* **Work required**:
Copy out exactly the lines below that run from the one holding "initial_core_util: 0.552" to the one holding "cpPeakStageDelay_ns: 0.83", keeping both of those lines and no others.

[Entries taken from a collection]
========================================================================

[config.mk]
export PLATFORM = sky130hd
export DESIGN_NAME = bitmap_first_fit_allocator_unit
export DESIGN_NICKNAME = d
export VERILOG_FILES = /design/src/design/bffa_pkg.sv /design/src/design/bffa_ram.sv /design/src/design/bffa_ctrl.sv /design/src/design/bitmap_first_fit_allocator_unit.sv
export SDC_FILE = /design/constraint.sdc
export NUM_CORES = 1
export LEC_CHECK = 0
export ABC_AREA = 1
export BUFFER_PORTS_ARGS = -buffer_cell sky130_fd_sc_hd__buf_4
export CELL_PAD_IN_SITES_DETAIL_PLACEMENT = 0
export CELL_PAD_IN_SITES_GLOBAL_PLACEMENT = 1
export CORE_ASPECT_RATIO = 1.4
export CORE_MARGIN = 2
export CORE_UTILIZATION = 30
export DETAILED_ROUTE_END_ITERATION = 10
export PLACE_DENSITY = 0.53
export SETUP_SLACK_MARGIN = 0.4
export SLEW_MARGIN = 20
export SYNTH_ARGS = -nofsm -noshare
export SYNTH_HDL_FRONTEND = slang
export SYNTH_SLANG_ARGS = --single-unit
[constraint.sdc]
create_clock -name clk_i -period 5 [get_ports clk_i]
set_input_delay 0.25 -clock clk_i [delete_from_list [all_inputs] [get_ports clk_i]]
set_output_delay 0.25 -clock clk_i [all_outputs]
set_load 0.02 [all_outputs]
$ cat config.mk
export PLATFORM = sky130hd
export DESIGN_NAME = rle_animation_track_decoder_unit
export DESIGN_NICKNAME = d
export VERILOG_FILES = /design/src/hw/rtl/rle_atd_pkg.sv /design/src/hw/rtl/rle_animation_track_decoder_unit.sv
export SDC_FILE = /design/constraint.sdc
export NUM_CORES = 1
export LEC_CHECK = 0
export BUFFER_PORTS_ARGS = -buffer_cell sky130_fd_sc_hd__clkbuf_2
export CAP_MARGIN = 20
export CORE_MARGIN = 2
export CORE_UTILIZATION = 55
export CTS_BUF_LIST = sky130_fd_sc_hd__clkbuf_16
export DETAILED_ROUTE_END_ITERATION = 10
export GPL_TIMING_DRIVEN = 1
export PLACE_DENSITY = 0.74
export SYNTH_ARGS = -nofsm -noshare
export SYNTH_HDL_FRONTEND = slang
export SYNTH_SLANG_ARGS = --single-unit
export TNS_END_PERCENT = 50
$ cat constraint.sdc
create_clock -name aclk -period 11.1 [get_ports aclk]
set_input_delay 1.11 -clock aclk [delete_from_list [all_inputs] [get_ports aclk]]
set_output_delay 1.11 -clock aclk [all_outputs]
set_load 0.05 [all_outputs]
**config.mk**
```make
export PLATFORM = sky130hd
export DESIGN_NAME = binary_morphology_3x3
export DESIGN_NICKNAME = d
export VERILOG_FILES = /design/src/rtl/bmm_pkg.sv /design/src/rtl/binary_morphology_3x3.sv /design/src/rtl/bmm_ram.sv /design/src/rtl/bmm_window.sv /design/src/rtl/bmm_result_fifo.sv
export VERILOG_INCLUDE_DIRS = /design/src /design/src/rtl
export SDC_FILE = /design/constraint.sdc
export NUM_CORES = 2
export LEC_CHECK = 0
export BUFFER_PORTS_ARGS = -buffer_cell sky130_fd_sc_hd__buf_2
export CAP_MARGIN = 20
export CORE_MARGIN = 2
export CORE_UTILIZATION = 55
export DETAILED_ROUTE_END_ITERATION = 10
export PLACE_DENSITY = 0.76
export SYNTH_ARGS = -nofsm -noshare
export SYNTH_HDL_FRONTEND = slang
export SYNTH_SLANG_ARGS = --single-unit
```
**constraint.sdc**
```tcl
create_clock -name clk -period 16.1 [get_ports clk]
set_clock_uncertainty 0.2 [all_clocks]
set_input_delay 0 -clock clk [delete_from_list [all_inputs] [get_ports clk]]
set_output_delay 0 -clock clk [all_outputs]
set_load 0.05 [all_outputs]
```
**src/rtl/assert_macros.svh**
```systemverilog
// Assertion helpers shared by the RTL. Each use stands on a line of its own
// and carries its own terminating semicolon.
`ifndef ASSERT_MACROS_SVH
`define ASSERT_MACROS_SVH
`ifndef SYNTHESIS
`define ASSERT_ALWAYS(label, clk, rst_n, cond) \
	label: assert property (@(posedge clk) disable iff (!rst_n) (cond)) \
		else $error("assertion failed");
`define ASSERT_IMPLIES(label, clk, rst_n, ante, cons) \
	label: assert property (@(posedge clk) disable iff (!rst_n) (ante) |-> (cons)) \
		else $error("assertion failed");
`define ASSERT_NEXT(label, clk, rst_n, ante, cons) \
	label: assert property (@(posedge clk) disable iff (!rst_n) (ante) |=> (cons)) \
		else $error("assertion failed");
`else
`define ASSERT_ALWAYS(label, clk, rst_n, cond)
`define ASSERT_IMPLIES(label, clk, rst_n, ante, cons)
`define ASSERT_NEXT(label, clk, rst_n, ante, cons)
`endif
`endif

```
**src/rtl/bmm_pkg.sv**
```systemverilog
`timescale 1ns / 1ps

package bmm_pkg;

	localparam int MAX_WIDTH_DEF  = 1024;
	localparam int MAX_HEIGHT_DEF = 1024;

	localparam int CFG_INDEX_W = 3;
	localparam int CFG_DATA_W  = 11;
	localparam int MASK_W      = 9;
	localparam int POS_W       = 10;
	localparam int MIN_DIM     = 3;

	localparam logic [CFG_INDEX_W-1:0] REG_MODE          = 3'd0;
	localparam logic [CFG_INDEX_W-1:0] REG_ELEMENT_MASK  = 3'd1;
	localparam logic [CFG_INDEX_W-1:0] REG_PATTERN_CARE  = 3'd2;
	localparam logic [CFG_INDEX_W-1:0] REG_PATTERN_VALUE = 3'd3;
	localparam logic [CFG_INDEX_W-1:0] REG_FRAME_WIDTH   = 3'd4;
	localparam logic [CFG_INDEX_W-1:0] REG_FRAME_HEIGHT  = 3'd5;

	localparam logic [1:0] MODE_DILATE = 2'd0;
	localparam logic [1:0] MODE_ERODE  = 2'd1;
	localparam logic [1:0] MODE_HMT    = 2'd2;

	// Keeps the left two columns of each window row after the shift.
	localparam logic [MASK_W-1:0] WIN_KEEP   = 9'h0DB;
	localparam logic [MASK_W-1:0] MASK_RESET = 9'h1FF;
	localparam logic [CFG_DATA_W-1:0] FRAME_DIM_RESET = 11'd1024;

	localparam int RES_FIFO_DEPTH = 4;
	localparam int FIFO_PTR_W     = $clog2(RES_FIFO_DEPTH);
	localparam int FIFO_CNT_W     = $clog2(RES_FIFO_DEPTH + 1);

	typedef struct packed {
		logic [1:0]        mode;
		logic [MASK_W-1:0] element_mask;
		logic [MASK_W-1:0] pattern_care;
		logic [MASK_W-1:0] pattern_value;
	} morph_cfg_t;

	typedef struct packed {
		logic             black;
		logic             hit;
		logic [POS_W-1:0] column;
		logic [POS_W-1:0] row;
		logic             done;
	} res_item_t;

	typedef struct packed {
		logic black;
		logic hit;
	} pix_result_t;

	// Which window cells fall inside the frame, from the top, bottom, left and right edge tests.
	function automatic logic [MASK_W-1:0] make_inside(input logic top_ok, input logic bot_ok,
			input logic left_ok, input logic right_ok);
		logic [2:0]        rows;
		logic [2:0]        cols;
		logic [MASK_W-1:0] m;
		rows = {bot_ok, 1'b1, top_ok};
		cols = {right_ok, 1'b1, left_ok};
		for (int i = 0; i < 3; i++) begin
			for (int j = 0; j < 3; j++) begin
				m[i*3+j] = rows[i] & cols[j];
			end
		end
		return m;
	endfunction

	function automatic pix_result_t morph_eval(input logic [MASK_W-1:0] win,
			input logic [MASK_W-1:0] in_frame, input logic interior, input morph_cfg_t cfg);
		logic [MASK_W-1:0] blk;
		logic [MASK_W-1:0] mirrored;
		pix_result_t       res;
		blk = win & in_frame;
		for (int k = 0; k < MASK_W; k++) begin
			mirrored[k] = cfg.element_mask[MASK_W-1-k];
		end
		res.black = win[4];
		res.hit   = 1'b0;
		unique case (cfg.mode)
			MODE_DILATE: begin
				res.black = win[4] | (|(blk & mirrored));
			end
			MODE_ERODE: begin
				res.black = win[4] & ((cfg.element_mask & ~in_frame) == '0)
					& ((cfg.element_mask & ~blk) == '0);
			end
			MODE_HMT: begin
				res.hit = interior & ((((~blk) ^ cfg.pattern_value) & cfg.pattern_care) == '0);
			end
			default: begin
				res.black = win[4];
			end
		endcase
		return res;
	endfunction

endpackage

```
**src/rtl/binary_morphology_3x3.sv**
```systemverilog
// A result is queued after the item completing its 3x3 neighbourhood is taken (one row
// below and one column right, or below in the last column, or a flush item), then leaves
// on res_valid. Throughput: one item per cycle unless stalled; a row's last item gives two
// results, the next none, and a four-entry queue evens this out. The line memory gives one
// read a cycle. Reset: registers to their defaults, counters and window cleared. The line
// memory is not cleared; rows not yet written in this frame lie outside it and are masked.
`timescale 1ns / 1ps

module binary_morphology_3x3 #(
	parameter int MAX_WIDTH  = bmm_pkg::MAX_WIDTH_DEF,
	parameter int MAX_HEIGHT = bmm_pkg::MAX_HEIGHT_DEF
) (
	input  logic                              clk,
	input  logic                              arst_n,
	input  logic                              cfg_write,
	input  logic [bmm_pkg::CFG_INDEX_W-1:0]   cfg_index,
	input  logic [bmm_pkg::CFG_DATA_W-1:0]    cfg_data,
	input  logic                              pix_valid,
	output logic                              pix_stall,
	input  logic                              kind,
	input  logic                              pixel_black,
	output logic                              res_valid,
	input  logic                              res_stall,
	output logic                              out_black,
	output logic                              hmt_hit,
	output logic [bmm_pkg::POS_W-1:0]         out_column,
	output logic [bmm_pkg::POS_W-1:0]         out_row,
	output logic                              frame_done
);

	localparam int WW    = $clog2(MAX_WIDTH + 1);
	localparam int HW    = $clog2(MAX_HEIGHT + 1);
	localparam int WH_W  = (WW > HW) ? WW : HW;
	localparam int DIM_W = (WH_W > bmm_pkg::CFG_DATA_W) ? WH_W : bmm_pkg::CFG_DATA_W;

	bmm_pkg::morph_cfg_t               cfg_q;
	logic [WW-1:0]                     width_q;
	logic [HW-1:0]                     height_q;
	logic                              restart;
	logic                              push_a;
	logic                              push_b;
	bmm_pkg::res_item_t                item_a;
	bmm_pkg::res_item_t                item_b;
	bmm_pkg::res_item_t                head;
	logic [bmm_pkg::FIFO_CNT_W-1:0]    fifo_count;

	function automatic logic [DIM_W-1:0] clamp_dim(input logic [bmm_pkg::CFG_DATA_W-1:0] v,
			input logic [DIM_W-1:0] hi);
		logic [DIM_W-1:0] ext;
		ext = DIM_W'(v);
		if (ext < DIM_W'(bmm_pkg::MIN_DIM)) begin
			return DIM_W'(bmm_pkg::MIN_DIM);
		end else if (ext > hi) begin
			return hi;
		end
		return ext;
	endfunction

	assign restart = cfg_write
		&& (cfg_index == bmm_pkg::REG_FRAME_WIDTH || cfg_index == bmm_pkg::REG_FRAME_HEIGHT);

	always_ff @(posedge clk or negedge arst_n) begin
		if (!arst_n) begin
			cfg_q.mode          <= bmm_pkg::MODE_DILATE;
			cfg_q.element_mask  <= bmm_pkg::MASK_RESET;
			cfg_q.pattern_care  <= '0;
			cfg_q.pattern_value <= '0;
			width_q  <= WW'(clamp_dim(bmm_pkg::FRAME_DIM_RESET, DIM_W'(MAX_WIDTH)));
			height_q <= HW'(clamp_dim(bmm_pkg::FRAME_DIM_RESET, DIM_W'(MAX_HEIGHT)));
		end else if (cfg_write) begin
			unique case (cfg_index)
				bmm_pkg::REG_MODE: begin
					cfg_q.mode <= cfg_data[1:0];
				end
				bmm_pkg::REG_ELEMENT_MASK: begin
					cfg_q.element_mask <= cfg_data[bmm_pkg::MASK_W-1:0];
				end
				bmm_pkg::REG_PATTERN_CARE: begin
					cfg_q.pattern_care <= cfg_data[bmm_pkg::MASK_W-1:0];
				end
				bmm_pkg::REG_PATTERN_VALUE: begin
					cfg_q.pattern_value <= cfg_data[bmm_pkg::MASK_W-1:0];
				end
				bmm_pkg::REG_FRAME_WIDTH: begin
					width_q <= WW'(clamp_dim(cfg_data, DIM_W'(MAX_WIDTH)));
				end
				bmm_pkg::REG_FRAME_HEIGHT: begin
					height_q <= HW'(clamp_dim(cfg_data, DIM_W'(MAX_HEIGHT)));
				end
				default: begin
				end
			endcase
		end
	end

	bmm_window #(
		.MAX_WIDTH (MAX_WIDTH),
		.MAX_HEIGHT(MAX_HEIGHT)
	) u_window (
		.clk        (clk),
		.arst_n     (arst_n),
		.restart    (restart),
		.cfg        (cfg_q),
		.frame_w    (width_q),
		.frame_h    (height_q),
		.pix_valid  (pix_valid),
		.pix_stall  (pix_stall),
		.kind       (kind),
		.pixel_black(pixel_black),
		.fifo_count (fifo_count),
		.push_a     (push_a),
		.item_a     (item_a),
		.push_b     (push_b),
		.item_b     (item_b)
	);

	bmm_result_fifo u_result_fifo (
		.clk      (clk),
		.arst_n   (arst_n),
		.push_a   (push_a),
		.item_a   (item_a),
		.push_b   (push_b),
		.item_b   (item_b),
		.count    (fifo_count),
		.res_valid(res_valid),
		.res_stall(res_stall),
		.head     (head)
	);

	assign out_black  = head.black;
	assign hmt_hit    = head.hit;
	assign out_column = head.column;
	assign out_row    = head.row;
	assign frame_done = head.done;

endmodule

```
**src/rtl/bmm_ram.sv**
```systemverilog
`timescale 1ns / 1ps

module bmm_ram #(
	parameter int WIDTH = 2,
	parameter int DEPTH = 1024
) (
	input  logic                     clk,
	input  logic                     wr_en,
	input  logic [$clog2(DEPTH)-1:0] wr_addr,
	input  logic [WIDTH-1:0]         wr_data,
	input  logic                     rd_en,
	input  logic [$clog2(DEPTH)-1:0] rd_addr,
	output logic [WIDTH-1:0]         rd_data
);

	logic [WIDTH-1:0] mem_q [DEPTH];
	logic [WIDTH-1:0] rd_q;

	always_ff @(posedge clk) begin
		if (wr_en) begin
			mem_q[wr_addr] <= wr_data;
		end
		if (rd_en) begin
			rd_q <= mem_q[rd_addr];
		end
	end

	assign rd_data = rd_q;

endmodule

```
**src/rtl/bmm_window.sv**
```systemverilog
`timescale 1ns / 1ps
`include "assert_macros.svh"

module bmm_window #(
	parameter int MAX_WIDTH  = bmm_pkg::MAX_WIDTH_DEF,
	parameter int MAX_HEIGHT = bmm_pkg::MAX_HEIGHT_DEF
) (
	input  logic                                clk,
	input  logic                                arst_n,
	input  logic                                restart,
	input  bmm_pkg::morph_cfg_t                 cfg,
	input  logic [$clog2(MAX_WIDTH+1)-1:0]      frame_w,
	input  logic [$clog2(MAX_HEIGHT+1)-1:0]     frame_h,
	input  logic                                pix_valid,
	output logic                                pix_stall,
	input  logic                                kind,
	input  logic                                pixel_black,
	input  logic [bmm_pkg::FIFO_CNT_W-1:0]      fifo_count,
	output logic                                push_a,
	output bmm_pkg::res_item_t                  item_a,
	output logic                                push_b,
	output bmm_pkg::res_item_t                  item_b
);

	localparam int CW     = $clog2(MAX_WIDTH);
	localparam int WW     = $clog2(MAX_WIDTH + 1);
	localparam int RW     = $clog2(MAX_HEIGHT + 1);
	localparam int FILL_W = bmm_pkg::FIFO_CNT_W + 1;

	logic [CW-1:0]               col_q;
	logic [RW-1:0]               row_q;
	logic [bmm_pkg::MASK_W-1:0]  window_q;

	logic                        valid_s1;
	logic                        blk_s1;
	logic                        last_s1;
	logic [CW-1:0]               col_s1;
	logic [RW-1:0]               row_s1;

	logic                        pix_accept;
	logic                        is_last;
	logic                        pix_blk;
	logic [1:0]                  line_rd;
	logic                        emit_a;
	logic                        emit_b;
	logic [FILL_W-1:0]           fill;
	logic                        room;
	logic                        adv;
	logic [bmm_pkg::MASK_W-1:0]  win_a;
	logic [bmm_pkg::MASK_W-1:0]  win_b;
	logic                        top_ok;
	logic                        bot_ok;
	logic                        left_a;
	logic [RW-1:0]               orow;
	logic [CW-1:0]               ocol_a;
	logic [CW-1:0]               ocol_b;
	bmm_pkg::pix_result_t        res_a;
	bmm_pkg::pix_result_t        res_b;

	assign pix_accept = pix_valid & ~pix_stall;
	assign is_last    = (WW'(col_q) == frame_w - WW'(1));
	// Rows at or past the frame height are the flush row and read as white.
	assign pix_blk    = (row_q < frame_h) & ~kind & pixel_black;

	// Each line memory entry holds the row above (bit 1) and the current row (bit 0).
	bmm_ram #(
		.WIDTH(2),
		.DEPTH(MAX_WIDTH)
	) u_line_ram (
		.clk    (clk),
		.wr_en  (adv),
		.wr_addr(col_s1),
		.wr_data({line_rd[0], blk_s1}),
		.rd_en  (pix_accept),
		.rd_addr(col_q),
		.rd_data(line_rd)
	);

	assign emit_a = (row_s1 != '0) & (col_s1 != '0);
	assign emit_b = last_s1 & (row_s1 != '0);
	assign fill   = FILL_W'(fifo_count) + FILL_W'(emit_a) + FILL_W'(emit_b);
	assign room   = (fill <= FILL_W'(bmm_pkg::RES_FIFO_DEPTH));
	assign adv    = valid_s1 & room;
	assign pix_stall = valid_s1 & ~room;
	assign push_a = adv & emit_a;
	assign push_b = adv & emit_b;

	assign win_a = ((window_q >> 1) & bmm_pkg::WIN_KEEP)
		| {blk_s1, 2'b00, line_rd[0], 2'b00, line_rd[1], 2'b00};
	assign win_b = (win_a >> 1) & bmm_pkg::WIN_KEEP;

	assign orow   = row_s1 - RW'(1);
	assign ocol_a = col_s1 - CW'(1);
	assign ocol_b = CW'(frame_w - WW'(1));
	assign top_ok = (row_s1 >= RW'(2));
	assign bot_ok = (row_s1 < frame_h);
	assign left_a = (col_s1 >= CW'(2));

	assign res_a = bmm_pkg::morph_eval(win_a,
		bmm_pkg::make_inside(top_ok, bot_ok, left_a, 1'b1), top_ok & bot_ok & left_a, cfg);
	// The last column of a row is never interior, as its right neighbour is off the frame.
	assign res_b = bmm_pkg::morph_eval(win_b,
		bmm_pkg::make_inside(top_ok, bot_ok, 1'b1, 1'b0), 1'b0, cfg);

	always_comb begin
		item_a.black  = res_a.black;
		item_a.hit    = res_a.hit;
		item_a.column = bmm_pkg::POS_W'(ocol_a);
		item_a.row    = bmm_pkg::POS_W'(orow);
		item_a.done   = 1'b0;
		item_b.black  = res_b.black;
		item_b.hit    = res_b.hit;
		item_b.column = bmm_pkg::POS_W'(ocol_b);
		item_b.row    = bmm_pkg::POS_W'(orow);
		item_b.done   = (row_s1 == frame_h);
	end

	always_ff @(posedge clk or negedge arst_n) begin
		if (!arst_n) begin
			col_q    <= '0;
			row_q    <= '0;
			window_q <= '0;
			valid_s1 <= 1'b0;
		end else if (restart) begin
			col_q    <= '0;
			row_q    <= '0;
			window_q <= '0;
			valid_s1 <= 1'b0;
		end else begin
			if (pix_accept) begin
				if (is_last) begin
					col_q <= '0;
					row_q <= (row_q >= frame_h) ? '0 : row_q + RW'(1);
				end else begin
					col_q <= col_q + CW'(1);
				end
			end
			if (adv) begin
				window_q <= emit_b ? win_b : win_a;
			end
			if (pix_accept) begin
				valid_s1 <= 1'b1;
			end else if (adv) begin
				valid_s1 <= 1'b0;
			end
		end
	end

	always_ff @(posedge clk) begin
		if (pix_accept) begin
			col_s1  <= col_q;
			row_s1  <= row_q;
			blk_s1  <= pix_blk;
			last_s1 <= is_last;
		end
	end

	`ASSERT_ALWAYS(a_col_in_frame, clk, arst_n, WW'(col_q) < frame_w)
	`ASSERT_ALWAYS(a_row_in_range, clk, arst_n, row_q <= frame_h)
	`ASSERT_IMPLIES(a_pair_at_row_end, clk, arst_n, push_b, push_a && last_s1)
	`ASSERT_NEXT(a_frame_wraps, clk, arst_n, pix_accept && is_last && row_q == frame_h, col_q == '0 && row_q == '0)

endmodule

```
**src/rtl/bmm_result_fifo.sv**
```systemverilog
`timescale 1ns / 1ps
`include "assert_macros.svh"

module bmm_result_fifo (
	input  logic                           clk,
	input  logic                           arst_n,
	input  logic                           push_a,
	input  bmm_pkg::res_item_t             item_a,
	input  logic                           push_b,
	input  bmm_pkg::res_item_t             item_b,
	output logic [bmm_pkg::FIFO_CNT_W-1:0] count,
	output logic                           res_valid,
	input  logic                           res_stall,
	output bmm_pkg::res_item_t             head
);

	localparam int DEPTH  = bmm_pkg::RES_FIFO_DEPTH;
	localparam int PW     = bmm_pkg::FIFO_PTR_W;
	localparam int NW     = bmm_pkg::FIFO_CNT_W;
	localparam int FILL_W = NW + 1;

	bmm_pkg::res_item_t mem_q [DEPTH];
	logic [PW-1:0]      wr_ptr_q;
	logic [PW-1:0]      rd_ptr_q;
	logic [NW-1:0]      count_q;
	logic [PW-1:0]      slot_b;
	logic               pop;
	logic [FILL_W-1:0]  fill;

	assign res_valid = (count_q != '0);
	assign pop       = res_valid & ~res_stall;
	// The second item of a row end lands right behind the first.
	assign slot_b    = wr_ptr_q + PW'(push_a);
	assign head      = mem_q[rd_ptr_q];
	assign count     = count_q;
	assign fill      = FILL_W'(count_q) + FILL_W'(push_a) + FILL_W'(push_b);

	always_ff @(posedge clk) begin
		for (int i = 0; i < DEPTH; i++) begin
			if (push_a && wr_ptr_q == PW'(i)) begin
				mem_q[i] <= item_a;
			end
			if (push_b && slot_b == PW'(i)) begin
				mem_q[i] <= item_b;
			end
		end
	end

	always_ff @(posedge clk or negedge arst_n) begin
		if (!arst_n) begin
			wr_ptr_q <= '0;
			rd_ptr_q <= '0;
			count_q  <= '0;
		end else begin
			wr_ptr_q <= wr_ptr_q + PW'(push_a) + PW'(push_b);
			rd_ptr_q <= rd_ptr_q + PW'(pop);
			count_q  <= count_q + NW'(push_a) + NW'(push_b) - NW'(pop);
		end
	end

	`ASSERT_ALWAYS(a_count_in_range, clk, arst_n, count_q <= NW'(DEPTH))
	`ASSERT_ALWAYS(a_no_overflow, clk, arst_n, fill <= FILL_W'(DEPTH))

endmodule

```
==> impl_metrics.yaml <==
outcome:
  status: "finished, final reports clean"
floorplan:
  initial_core_util: 0.552
  num_io_pins: 46
  die_x_um: 416
  num_rows: 151
  coreArea_mm2: 0.169
  dieHeight_um: 416
  die-area_mm2: 0.173
finish:
  multi_input_area_mm2: 0.0242
  drive_above_1_share: 0.189
  seq_area_mm2: 0.0672
  fillCellCount: 11699
  area_delta_synth_final_pct: 11.2
  fin_nets: 5664
  layout_commonest_cell: "edfxtp_1"
  most-common-layout-cells: "edfxtp_1, nor2_1, mux4_2, mux2i_1, clkbuf_16"
worst_setup_path:
  crit_slowest_cell: "and3_1"
  rr_worst_depth: 17
  crit_chain: "inv_1 > ha_1 > nor2b_1 > nand3_1 > o41a_1 > ha_1 > a31o_2 > ha_1 > nor2_1 > o21ai_0 > a211oi_4 > nand2_1 > inv_2 > ha_1 > xor2_1 > and3_1 > a31o_2"
  criticalPathCategory: "reg -> reg"
  cpPeakStageDelay_ns: 0.83
  reg2reg_from: "u_window.col_s1[0]$_DFFE_PP_"
  worstPathArrival_ns: 7.56
  crit_top_cell: "ha_1"
  cp_max_fo: 23
  cp_num_buf_inv: 2
  cp.depth: 17
  startpoint_type: "flip-flop"
  critPathTopFamily: "compound AO/OA/AOI/OAI gates"
  startpoint: "u_window.col_s1[0]$_DFFE_PP_"
  cp-end-kind: "flip-flop"
  required_ns: 16.37
clock_network:
  numCtsBuffers: 215
  clock_latency_ns: 0.87
  cts_max_level: 4
  clkTransAtPathRegs_ns: 0.06
  clock-sinks: 2250
  cts_root_buffer: "clkbuf_16"
  clockBufferDepth: 3
  cts_tree: "built"
  cts_resized: 0
logic_synthesis:
  synth_area_mm2: 0.0932
  synth_edf_count: 2164
  async_reset_ff_frac: 0.0378
  ys_ff_latch: 2250
  synth_cells: 5562
  synthDistinctLibCells: 80
  yosys_most_used_dff: "edfxtp_1"
  avgSynthCellArea_um2: 16.8
  ys_seq_area_frac: 0.720
  synth_nets: 5623
  yosysWarnings: 0
pwr:
  clockPowerShare: 0.275
  p_comb_frac: 0.298
  p_leak_nw: 32.1
  p_seq_frac: 0.427
  p_sw_frac: 0.333
  powerDensity_mw_per_mm2: 174
  switching_power_mw: 6.02
  ir_drop_uv: 188
  power.internal_mw: 12.1
sta:
  fin_crit_ns: 7.28
  slew_headroom: 0.156
  tightest_slew_ns: 1.26
  finalMaxSlewViolations: 0
  rsz0062_at_grt: "false"
  max_freq_mhz: 137
  setup_slack_ns: 8.82
  final-hold-violation-count: 0
  finalSetupTns_ns: 0
  min_period_over_period: 0.452
  final-setup-viol-count: 0
job:
  cap_viol_max_count: 0
global_routing:
  antenna_found_initial: 12
  grt_overflow: 0
  track_usage: 0.298
  grt_pass1_wl_mm: 371
  grt_pass1_vias: 53575
  grt_max_degree: 244
placement:
  dp_hpwl_mm: 147
  place.gp.congestion: 0.898
  port_buffers: 45
  place_ws_ns: 8.99
worst_hold_path:
  hp-start: "cfg_write"
  worstHoldPathCells: 4
  hold_path.class: "in -> reg"
route:
  wire_per_inst_um: 32.5
  firstDrtPassIters: 6
  routed_wl_mm: 260
  drc: 0
  via_per_inst: 6.82
  dr_total_vias: 54549
  drt_iter0_drc: 10048
  ant_nets: 0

========================================================================

* **Exercise result**:
  initial_core_util: 0.552
  num_io_pins: 46
  die_x_um: 416
  num_rows: 151
  coreArea_mm2: 0.169
  dieHeight_um: 416
  die-area_mm2: 0.173
finish:
  multi_input_area_mm2: 0.0242
  drive_above_1_share: 0.189
  seq_area_mm2: 0.0672
  fillCellCount: 11699
  area_delta_synth_final_pct: 11.2
  fin_nets: 5664
  layout_commonest_cell: "edfxtp_1"
  most-common-layout-cells: "edfxtp_1, nor2_1, mux4_2, mux2i_1, clkbuf_16"
worst_setup_path:
  crit_slowest_cell: "and3_1"
  rr_worst_depth: 17
  crit_chain: "inv_1 > ha_1 > nor2b_1 > nand3_1 > o41a_1 > ha_1 > a31o_2 > ha_1 > nor2_1 > o21ai_0 > a211oi_4 > nand2_1 > inv_2 > ha_1 > xor2_1 > and3_1 > a31o_2"
  criticalPathCategory: "reg -> reg"
  cpPeakStageDelay_ns: 0.83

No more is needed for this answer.